§ EXCERPTED RECORDS:
<file path="src/rtl/instruction_fetch_if.sv">
// instruction_fetch_if: memory read port plus decode/control handshake of the fetch unit
interface instruction_fetch_if;
    logic        start;
    logic        halt;
    logic        stall;
    logic        redirect;
    logic [31:0] redirect_pc;
    logic [31:0] mem_address;
    logic        mem_write;
    logic [1:0]  mem_access_size;
    logic [31:0] mem_data_in;
    logic [31:0] insn_out;
    logic [31:0] pc_out;
    logic        insn_valid;
    logic        busy;
    logic        fault;
    logic [31:0] fault_pc;
    logic [15:0] fetch_count;

    modport master (
        input  start, halt, stall, redirect, redirect_pc, mem_data_in,
        output mem_address, mem_write, mem_access_size, insn_out, pc_out,
               insn_valid, busy, fault, fault_pc, fetch_count
    );

    modport slave (
        output start, halt, stall, redirect, redirect_pc, mem_data_in,
        input  mem_address, mem_write, mem_access_size, insn_out, pc_out,
               insn_valid, busy, fault, fault_pc, fetch_count
    );
endinterface

</file>
<file path="src/rtl/instruction_fetch.sv">
// instruction_fetch: walks the PC through instruction memory and hands words to decode
module instruction_fetch #(
    parameter logic [31:0] MEM_BASE  = 32'h80020000,
    parameter logic [31:0] MEM_BYTES = 32'h00100000
) (
    input  logic                       clk,
    input  logic                       rst_n,
    instruction_fetch_if.master        bus
);
    typedef enum logic [1:0] {IDLE, FETCH, FAULT} state_t;

    localparam logic [31:0] LAST_PC = MEM_BASE + MEM_BYTES - 32'd4;

    state_t      state, state_n;
    logic [31:0] fetch_pc, fetch_pc_n;
    logic [31:0] insn_q, insn_n;
    logic [31:0] pc_q, pc_n;
    logic [31:0] fault_pc_q, fault_pc_n;
    logic        valid_q, valid_n;
    logic        fault_q, fault_n;
    logic [15:0] count_q, count_n;
    logic        legal;

    // a wrapped PC lands below MEM_BASE, so the window compare also catches it
    assign legal = (fetch_pc[1:0] == 2'b00) && (fetch_pc >= MEM_BASE) && (fetch_pc <= LAST_PC);

    assign bus.mem_address     = fetch_pc;
    assign bus.mem_write       = 1'b0;
    assign bus.mem_access_size = 2'b10;
    assign bus.insn_out        = insn_q;
    assign bus.pc_out          = pc_q;
    assign bus.insn_valid      = valid_q;
    assign bus.busy            = (state == FETCH);
    assign bus.fault           = fault_q;
    assign bus.fault_pc        = fault_pc_q;
    assign bus.fetch_count     = count_q;

    // next state and register updates; halt > redirect > stall > normal fetch
    always_comb begin
        state_n    = state;
        fetch_pc_n = fetch_pc;
        insn_n     = insn_q;
        pc_n       = pc_q;
        valid_n    = valid_q;
        fault_n    = fault_q;
        fault_pc_n = fault_pc_q;
        count_n    = count_q;
        case (state)
            IDLE: begin
                valid_n = 1'b0;
                if (bus.start) begin
                    state_n    = FETCH;
                    fetch_pc_n = MEM_BASE;
                    count_n    = '0;
                    fault_n    = 1'b0;
                end
            end
            FETCH: begin
                if (bus.halt) begin
                    state_n = IDLE;
                    valid_n = 1'b0;
                end else if (bus.redirect) begin
                    fetch_pc_n = bus.redirect_pc;
                    valid_n    = 1'b0;
                end else if (!bus.stall) begin
                    if (legal) begin
                        insn_n     = bus.mem_data_in;
                        pc_n       = fetch_pc;
                        valid_n    = 1'b1;
                        fetch_pc_n = fetch_pc + 32'd4;
                        count_n    = count_q + {15'd0, count_q != 16'hFFFF};
                    end else begin
                        state_n    = FAULT;
                        fault_n    = 1'b1;
                        fault_pc_n = fetch_pc;
                        valid_n    = 1'b0;
                    end
                end
            end
            FAULT: begin
                valid_n = 1'b0;
                if (bus.halt) begin
                    state_n = IDLE;
                end else if (bus.start) begin
                    state_n    = FETCH;
                    fetch_pc_n = MEM_BASE;
                    count_n    = '0;
                    fault_n    = 1'b0;
                end
            end
            default: state_n = IDLE;
        endcase
    end

    // state register
    always_ff @(posedge clk or negedge rst_n) begin
        if (!rst_n) state <= IDLE;
        else        state <= state_n;
    end

    // fetch datapath registers
    always_ff @(posedge clk or negedge rst_n) begin
        if (!rst_n) begin
            fetch_pc   <= MEM_BASE;
            insn_q     <= '0;
            pc_q       <= '0;
            valid_q    <= 1'b0;
            fault_q    <= 1'b0;
            fault_pc_q <= '0;
            count_q    <= '0;
        end else begin
            fetch_pc   <= fetch_pc_n;
            insn_q     <= insn_n;
            pc_q       <= pc_n;
            valid_q    <= valid_n;
            fault_q    <= fault_n;
            fault_pc_q <= fault_pc_n;
            count_q    <= count_n;
        end
    end
endmodule

</file>
<file path="src/flat_wrapper.sv">
// flat-port wrapper written by rule: the top's interface ports become plain ports
module instruction_fetch_flat 
#(
    parameter logic [31:0] MEM_BASE  = 32'h80020000,
    parameter logic [31:0] MEM_BYTES = 32'h00100000
)
  (clk, rst_n, bus_start, bus_halt, bus_stall, bus_redirect, bus_redirect_pc, bus_mem_data_in, bus_mem_address, bus_mem_write, bus_mem_access_size, bus_insn_out, bus_pc_out, bus_insn_valid, bus_busy, bus_fault, bus_fault_pc, bus_fetch_count);
  instruction_fetch_if bus_i ();
  input  logic clk;
  input  logic rst_n;
  input wire logic [$bits(bus_i.start)-1:0] bus_start;
  input wire logic [$bits(bus_i.halt)-1:0] bus_halt;
  input wire logic [$bits(bus_i.stall)-1:0] bus_stall;
  input wire logic [$bits(bus_i.redirect)-1:0] bus_redirect;
  input wire logic [$bits(bus_i.redirect_pc)-1:0] bus_redirect_pc;
  input wire logic [$bits(bus_i.mem_data_in)-1:0] bus_mem_data_in;
  output wire logic [$bits(bus_i.mem_address)-1:0] bus_mem_address;
  output wire logic [$bits(bus_i.mem_write)-1:0] bus_mem_write;
  output wire logic [$bits(bus_i.mem_access_size)-1:0] bus_mem_access_size;
  output wire logic [$bits(bus_i.insn_out)-1:0] bus_insn_out;
  output wire logic [$bits(bus_i.pc_out)-1:0] bus_pc_out;
  output wire logic [$bits(bus_i.insn_valid)-1:0] bus_insn_valid;
  output wire logic [$bits(bus_i.busy)-1:0] bus_busy;
  output wire logic [$bits(bus_i.fault)-1:0] bus_fault;
  output wire logic [$bits(bus_i.fault_pc)-1:0] bus_fault_pc;
  output wire logic [$bits(bus_i.fetch_count)-1:0] bus_fetch_count;
  assign bus_i.start = bus_start;
  assign bus_i.halt = bus_halt;
  assign bus_i.stall = bus_stall;
  assign bus_i.redirect = bus_redirect;
  assign bus_i.redirect_pc = bus_redirect_pc;
  assign bus_i.mem_data_in = bus_mem_data_in;
  assign bus_mem_address = bus_i.mem_address;
  assign bus_mem_write = bus_i.mem_write;
  assign bus_mem_access_size = bus_i.mem_access_size;
  assign bus_insn_out = bus_i.insn_out;
  assign bus_pc_out = bus_i.pc_out;
  assign bus_insn_valid = bus_i.insn_valid;
  assign bus_busy = bus_i.busy;
  assign bus_fault = bus_i.fault;
  assign bus_fault_pc = bus_i.fault_pc;
  assign bus_fetch_count = bus_i.fetch_count;
  instruction_fetch #(.MEM_BASE(MEM_BASE), .MEM_BYTES(MEM_BYTES)) u_core (.clk(clk), .rst_n(rst_n), .bus(bus_i));
endmodule
</file>
<file path="config.mk">
export PLATFORM = sky130hd
export DESIGN_NAME = instruction_fetch_flat
export DESIGN_NICKNAME = d
export VERILOG_FILES = /design/src/rtl/instruction_fetch_if.sv /design/src/rtl/instruction_fetch.sv /design/src/flat_wrapper.sv
export SDC_FILE = /design/constraint.sdc
export NUM_CORES = 1
export LEC_CHECK = 0
export ABC_CLOCK_PERIOD_IN_PS = 3700
export CAP_MARGIN = 20
export CORE_ASPECT_RATIO = 1.25
export CORE_MARGIN = 5
export CORE_UTILIZATION = 46
export CTS_BUF_LIST = sky130_fd_sc_hd__clkbuf_8 sky130_fd_sc_hd__clkbuf_16
export CTS_CLUSTER_DIAMETER = 150
export CTS_CLUSTER_SIZE = 40
export DETAILED_ROUTE_END_ITERATION = 7
export HOLD_SLACK_MARGIN = 0.12
export PLACE_DENSITY = 0.81
export SYNTH_ARGS = -nofsm -noshare
export SYNTH_HDL_FRONTEND = slang
export SYNTH_SLANG_ARGS = --single-unit
</file>
<file path="constraint.sdc">
create_clock -name clk -period 3.7 [get_ports clk]
set_input_delay 0.925 -clock clk [delete_from_list [all_inputs] [get_ports clk]]
set_output_delay 0.925 -clock clk [all_outputs]
set_load 0.02 [all_outputs]
</file>
==> impl_metrics.py, run 1 <==
metrics = {
    "finish": {
        "drive_gt1_share_pct": 11.0,
        "antenna_cells": 0,
        "postLayoutCellArea_um2": 9680,
        "layout.cells.non_filler": 1098,
        "final_core_util_pct": 67.7,
        "fin_nets": 983,
        "areaGrowthSynthToFinish_pct": 45.1,
    },
    "worst_setup_path": {
        "crit_family": "simple AND/OR/NAND/NOR gates",
        "cp.buffers_inverters": 1,
        "cp-end-kind": "flop",
        "r2r-start": "u_core.bus.mem_address[31]$_DFFE_PN1P_",
        "crit_type": "input pin to flop",
        "critical-path-slowest-cell": "or4b_1",
        "cp.depth": 6,
        "worstPathRequired_ns": 4.04,
        "timing.reg2reg.worst_path_depth": 5,
        "path_cells": "clkdlybuf4s50_1, or3b_1, or3_1, or4b_1, or4_1, a21oi_1",
        "slowest_delay_ns": 0.67,
        "worstPathArrival_ns": 3.45,
        "cp_max_fo": 8,
        "worstSetupStartpointType": "input pin",
        "regToRegEndpoint": "u_core.bus.fetch_count[15]$_DFFE_PN0P_",
        "rrSetupSlack_ns": 0.76,
    },
    "clock_tree": {
        "clock_path_buffers": 2,
        "clk_pin_slew_ns": 0.06,
        "clock_sinks": 148,
        "holdBufCountCts": 0,
        "cts_tree": "yes",
        "cts_resized": 0,
        "cts_root_buffer": "clkbuf_16",
        "numCtsBuffers": 17,
        "htreeDepth": 4,
        "insertion_delay_ns": 0.42,
        "post-cts-setup-buffers": 0,
    },
    "detailed_routing": {
        "vias": 6098,
        "ant_nets": 0,
        "drt_iter0_markers": 438,
        "first_pass_iters": 5,
        "routed_wl_um": 19900,
        "drc_errors": 0,
        "wire_per_inst_um": 18.1,
        "via_per_inst": 5.55,
    },
    "sta": {
        "tightest_slew_ns": 0.819,
        "maxSlewHeadroom_pct": 45.2,
        "finalHoldViolations": 0,
        "min_period_ns": 3.10,
        "rsz0062_at_grt": "no",
        "finalSetupViolCount": 0,
        "clock_skew_ns": 0.00862,
        "drv_slew": 0,
        "fmax_mhz": 322,
        "fin_crit_sh_pct": 83.9,
        "fin_tns_setup_ns": 0,
    },
    "logic_synthesis": {
        "synth-async-reset-ratio_pct": 100,
        "ys_ff_latch": 148,
        "syn-mean-instance-area_um2": 9.73,
        "ys_seq_area_share_pct": 55.6,
        "yosysUniqueCellTypes": 59,
        "yosys_warnings": 0,
        "synth_area_um2": 6670,
        "synth_edf_count": 0,
        "synth_cells": 685,
        "synthFlopType": "dfrtp_1",
    },
    "power_and_ir_drop": {
        "vdd_drop_max_mv": 0.390,
        "p_per_area_nw_per_um2": 649,
        "p_leak_nw": 4.26,
    },
    "job": {
        "maxCapViolCount": 0,
    },
    "place": {
        "hpwl_um": 14000,
        "post-place-cells": 1068,
        "dpl_cell_area_um2": 9130,
        "place_congestion": 0.928,
        "portBuffers": 216,
    },
    "floorplan": {
        "core_region_area_um2": 14300,
        "ios": 220,
        "die_h_um": 145,
        "dieWidth_um": 118,
        "rows": 49,
        "start_util_pct": 46.7,
        "die_area_um2": 17000,
    },
    "hold_path": {
        "holdPathEnd": "u_core.bus.insn_out[25]$_DFFE_PN0P_",
        "hp-start": "u_core.bus.insn_out[25]$_DFFE_PN0P_",
        "hold_class": "flop to flop",
        "min_delay_path_depth": 2,
    },
    "global_route": {
        "grt_use_total_pct": 23.6,
        "grt_pass1_vias": 6165,
        "grt_pass1_wl_um": 32300,
        "grt-ovfl-total": 0,
        "grt_antenna_before_repair": 0,
        "grt_max_degree": 65,
    },
    "run_status": {
        "status": "finished clean",
    },
}
-- worst max-delay path by stage --
stage | slack, ns | endpoint | startpoint
finish | 0.60 | u_core.bus.fetch_count[9]$_DFFE_PN0P_ | bus_redirect
global route | 0.50 | u_core.bus.fetch_count[15]$_DFFE_PN0P_ | bus_redirect
CTS | 0.61 | u_core.bus.fetch_count[9]$_DFFE_PN0P_ | bus_redirect
detailed placement | 0.16 | u_core.bus.fetch_count[9]$_DFFE_PN0P_ | bus_redirect
global placement | 0.26 | u_core.bus.fetch_count[6]$_DFFE_PN0P_ | bus_redirect
floorplan | 0.66 | u_core.bus.fetch_count[9]$_DFFE_PN0P_ | bus_redirect
-- cell usage after synthesis, drive strengths merged (2+ instances only) --
| cell type | count | area share, % |
|---|---|---|
| or2 | 4 | 0.38 |
| or4 | 9 | 1.1 |
| or4b | 3 | 0.45 |
| ha | 4 | 0.75 |
| and2 | 14 | 1.3 |
| nand3 | 22 | 1.7 |
| nand2b | 3 | 0.28 |
| dfstp | 2 | 0.79 |
| or3 | 13 | 1.2 |
| conb | 2 | 0.11 |
| a221oi | 2 | 0.26 |
| o41ai | 3 | 0.39 |
| o211ai | 4 | 0.45 |
| buf | 4 | 0.41 |
| o2bb2ai | 6 | 0.79 |
| dfrtp | 146 | 55 |
| nor3 | 21 | 1.6 |
| a22o | 11 | 1.4 |
| a21oi | 26 | 2.0 |
| and4 | 3 | 0.39 |
| nor4 | 9 | 0.94 |
| o21ai | 36 | 2.7 |
| nand2 | 190 | 11 |
| o31ai | 8 | 0.90 |
| a211oi | 9 | 1.0 |
| mux2 | 32 | 5.4 |
| nand4 | 8 | 0.75 |
| and3 | 4 | 0.38 |
| clkbuf | 31 | 1.7 |
| nor2 | 19 | 1.1 |
| o22ai | 2 | 0.19 |
| inv | 12 | 0.68 |
| nand4b | 2 | 0.26 |
-- stage by stage --
step,setup WS (ns),power (mW),hold WS [ns]
6_report,0.597,6.28,0.463
5_1_grt,0.501,6.59,0.482
4_1_cts,0.612,6.32,0.468
3_5_place_dp,0.163,4.68,0.453
3_3_place_gp,0.258,4.63,0.448
2_1_floorplan,0.657,3.45,0.531
-- final cells by class --
| type | count | area [µm²] |
|---|---|---|
| fillers | 1129 | 4610 |
| flip-flops and latches | 148 | 3710 |
| clock inverters | 10 | 85.1 |
| well taps | 178 | 223 |
| repair buffers | 239 | 2360 |
| inverters | 13 | 48.8 |
| clock buffers | 20 | 467 |
| multi-input cells | 490 | 2790 |
-- report_power, final --
group,switching [mW],internal [mW],leakage [nW]
Clock,0.662,0.963,0.271
Combinational,1.22,1.09,1.99
Sequential,0.324,2.02,2.00
Total,2.21,4.07,4.26
-- cells in the final DEF (no fill, tap or decap), types with 3 or more instances in the layout --
master,n
clkbuf_16,17
clkinv_2,4
a22o_1,11
or2_2,4
nand2_1,190
nand2b_1,3
mux2_2,32
inv_1,12
o2bb2ai_1,6
o21ai_1,15
a211oi_1,9
nand3_1,22
nor2_1,18
clkbuf_8,3
nand4_1,8
o21ai_0,21
and4_1,3
and2_1,14
o41ai_1,3
or4b_1,3
clkinvlp_4,3
conb_1,3
or4_1,8
a21oi_1,26
buf_4,21
o211ai_1,4
clkdlybuf4s50_1,215
dfrtp_1,146
or3_1,12
ha_1,4
nor3_1,20
and3_1,4
nor4_1,8
o31ai_1,8
-- worst reg2reg max path, cell delays in order, from the launching register on --
cell     delay [ns]
dfstp_2        0.57
or4b_1         0.49
or4_4          0.53
or3_2          0.60
or4_1          0.52
a21oi_1        0.15
-- cell families (layout without fill, tap and decap cells) --
| kind of cell | Yosys count | count (layout) | synth area share, % |
|---|---|---|---|
| compound gates | 121 | 121 | 12.0 |
| flops | 148 | 148 | 55.6 |
| simple gates | 327 | 327 | 22.8 |
| buf+inv | 48 | 282 | 2.89 |
| mux | 33 | 33 | 5.55 |
| xor+xnor | 2 | 2 | 0.263 |
| other cells | 2 | 3 | 0.113 |
| fa+ha+maj | 4 | 4 | 0.751 |
-- registers in the layout, indices dropped and copies added (netlist names) --
signal                  flops
u_core.bus.fault_pc        32
u_core.bus.mem_address     32
u_core.bus.fault            1
u_core.bus.insn_out        32
u_core.bus.pc_out          32
u_core.bus.fetch_count     16
u_core.bus.insn_valid       1
u_core.state                2
-- layer usage --
metal  up-vias  wire, µm  share of wire (%)  GRT usage, %
li1       2862         -                  -             -
met3        35      1370                6.9          6.22
met4         0       495                2.5          9.18
met2       278      9910                 50          40.3
met5         -         0                  0             0
met1      2923      8120                 41          28.7
Power figures use the tool's default switching activity.
==> run 2: changes to the inputs <==
--- a/config.mk
+++ b/config.mk
@@ -5,7 +5,7 @@
 export SDC_FILE = /design/constraint.sdc
 export NUM_CORES = 1
 export LEC_CHECK = 0
-export ABC_CLOCK_PERIOD_IN_PS = 3700
+export ABC_CLOCK_PERIOD_IN_PS = 3100
 export CAP_MARGIN = 20
 export CORE_ASPECT_RATIO = 1.25
 export CORE_MARGIN = 5
==> constraint.sdc (replaced) <==
create_clock -name clk -period 3.1 [get_ports clk]
set_input_delay 0.775 -clock clk [delete_from_list [all_inputs] [get_ports clk]]
set_output_delay 0.775 -clock clk [all_outputs]
set_load 0.02 [all_outputs]
==> run 2 against run 1 <==
Critical path depth is 3 lower. First-iteration DRC count is 7.3% lower. Via count is 1.0% higher. Setup slack worse by 0.41 ns. Critical path type is now flop to output pin. Worst hold slack worse by 0.15 ns. Global-route usage hardly changed. Die area stayed put. Final cell count is 1.7% higher.
==> impl_metrics.py, run 2 (synthesized netlist as in run 1, its figures left out) <==
metrics = {
    "run_status": {
        "status": "finished clean",
    },
    "global_route": {
        "grt-ovfl-total": 0,
        "grt_antenna_before_repair": 0,
        "grt_max_degree": 57,
        "grt_pass1_wl_um": 32500,
        "grt_use_total_pct": 23.6,
        "grt_pass1_vias": 6306,
    },
    "floorplan": {
        "ios": 220,
        "die_h_um": 145,
        "rows": 49,
        "start_util_pct": 46.7,
        "dieWidth_um": 118,
        "die_area_um2": 17000,
        "core_region_area_um2": 14300,
    },
    "hold_path": {
        "hold_class": "input pin to async pin",
    },
    "detailed_routing": {
        "routed_wl_um": 19900,
        "first_pass_iters": 5,
        "wire_per_inst_um": 17.8,
        "drc_errors": 0,
        "via_per_inst": 5.52,
        "ant_nets": 0,
        "drt_iter0_markers": 406,
        "vias": 6161,
    },
    "finish": {
        "areaGrowthSynthToFinish_pct": 47.8,
        "antenna_cells": 0,
        "fin_nets": 1001,
        "nFillCells": 1115,
        "final_core_util_pct": 69.0,
        "drive_gt1_share_pct": 12.7,
        "layout_commonest_cell": "clkdlybuf4s50_1",
        "final_cell_mix": "clkdlybuf4s50_1 (215), nand2_1 (190), dfrtp_1 (146)",
    },
    "sta": {
        "drv_slew": 0,
        "rsz0062_at_grt": "no",
        "clock_skew_ns": 0.00864,
        "finalSetupViolCount": 0,
        "tightest_slew_ns": 0.746,
        "setup_ws_ns": 0.185,
        "min_period_ns": 2.92,
        "finalHoldViolations": 0,
        "maxSlewHeadroom_pct": 50.1,
        "fmax_mhz": 343,
        "fin_crit_sh_pct": 94.0,
    },
    "clock_tree": {
        "insertion_delay_ns": 0.42,
        "cts_root_buffer": "clkbuf_16",
        "cts_resized": 0,
        "numCtsBuffers": 17,
        "holdBufCountCts": 0,
        "htreeDepth": 4,
        "clock_path_buffers": 2,
        "post-cts-setup-buffers": 0,
        "cts_tree": "yes",
        "clock_sinks": 148,
        "clk_pin_slew_ns": 0.06,
    },
    "worst_setup_path": {
        "cp_max_fo": 14,
        "critical-path-slowest-cell": "clkdlybuf4s50_1",
        "cp.depth": 3,
        "path_cells": "nand2b_1, inv_2, clkdlybuf4s50_1",
        "cp-end-kind": "output pin",
        "worstPathRequired_ns": 2.32,
        "worstSetupStartpointType": "flop",
        "worstPathArrival_ns": 2.14,
        "crit_type": "flop to output pin",
        "slowest_delay_ns": 0.68,
        "cp.buffers_inverters": 2,
        "timing.reg2reg.worst_path_depth": 7,
        "crit_family": "buffers and inverters",
    },
    "power_and_ir_drop": {
        "p_leak_nw": 4.38,
        "p_per_area_nw_per_um2": 763,
        "vdd_drop_max_mv": 0.479,
    },
    "place": {
        "hpwl_um": 14500,
        "place_ws_ns": -0.179,
        "portBuffers": 216,
        "place_congestion": 0.919,
    },
    "job": {
        "maxCapViolCount": 0,
    },
}
run 2: cell types whose count changed in the layout (fill, tap and decap cells not counted):
cell,delta
clkinvlp_4,-1
buf_4,+14
inv_1,+1
buf_12,+4
clkbuf_8,-1
clkinv_2,+2
run 2: stage by stage:
step	cell area, µm²	total power [mW]	instances	hold WS (ns)	setup TNS (ns)
6_report	9850	7.52	1117	0.313	0
5_1_grt	9850	7.91	1117	0.360	0
4_1_cts	9850	7.58	1117	0.338	0
3_5_place_dp	9310	5.66	1086	0.454	-2.87
3_3_place_gp	9310	5.59	1086	0.448	-1.30
2_1_floorplan	6670	4.12	686	0.479	0
run 2: where the power goes:
group	total, mW	switching (mW)	internal, mW	leakage [nW]
Sequential	2.76	0.352	2.41	2.00
Combinational	2.86	1.50	1.36	2.10
Clock	1.90	0.777	1.13	0.277
Total	7.52	2.63	4.89	4.38
run 2: worst paths after layout:
check,from,to,slack [ns]
max,u_core.state[1]$_DFFE_PN0P_,bus_busy,0.18
min,rst_n,u_core.bus.pc_out[23]$_DFFE_PN0P_,0.31
max reg2reg,u_core.bus.mem_address[31]$_DFFE_PN1P_,u_core.bus.fetch_count[2]$_DFFE_PN0P_,0.26
min reg2reg,u_core.bus.insn_out[22]$_DFFE_PN0P_,u_core.bus.insn_out[22]$_DFFE_PN0P_,0.46
max in group asynchronous,rst_n,u_core.bus.mem_address[17]$_DFFE_PN1P_,2.07
min in group clk,u_core.bus.insn_out[22]$_DFFE_PN0P_,u_core.bus.insn_out[22]$_DFFE_PN0P_,0.46
run 2: area by class of cell:
cell class / count / area, µm² / area share, %
multi-input cells: 490 / 2790 / 28.3
flip-flops and latches: 148 / 3710 / 37.6
clock inverters: 12 / 91.3 / 0.927
inverters: 13 / 48.8 / 0.495
well taps: 178 / 223 / 2.26
clock buffers: 19 / 453 / 4.60
repair buffers: 257 / 2550 / 25.8
run 2: per-layer routing:
metal	up-vias	routed length [µm]	global-route usage (%)
met5	-	0	0
met4	0	595	9.66
met3	46	1560	6.26
met2	267	9950	40.5
met1	2954	7830	28.3
li1	2894	-	-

§ TASK ITEM: Copy each line of the listing in which the word "metal" can be found.

§ YOUR RESPONSE:
metal  up-vias  wire, µm  share of wire (%)  GRT usage, %
metal	up-vias	routed length [µm]	global-route usage (%)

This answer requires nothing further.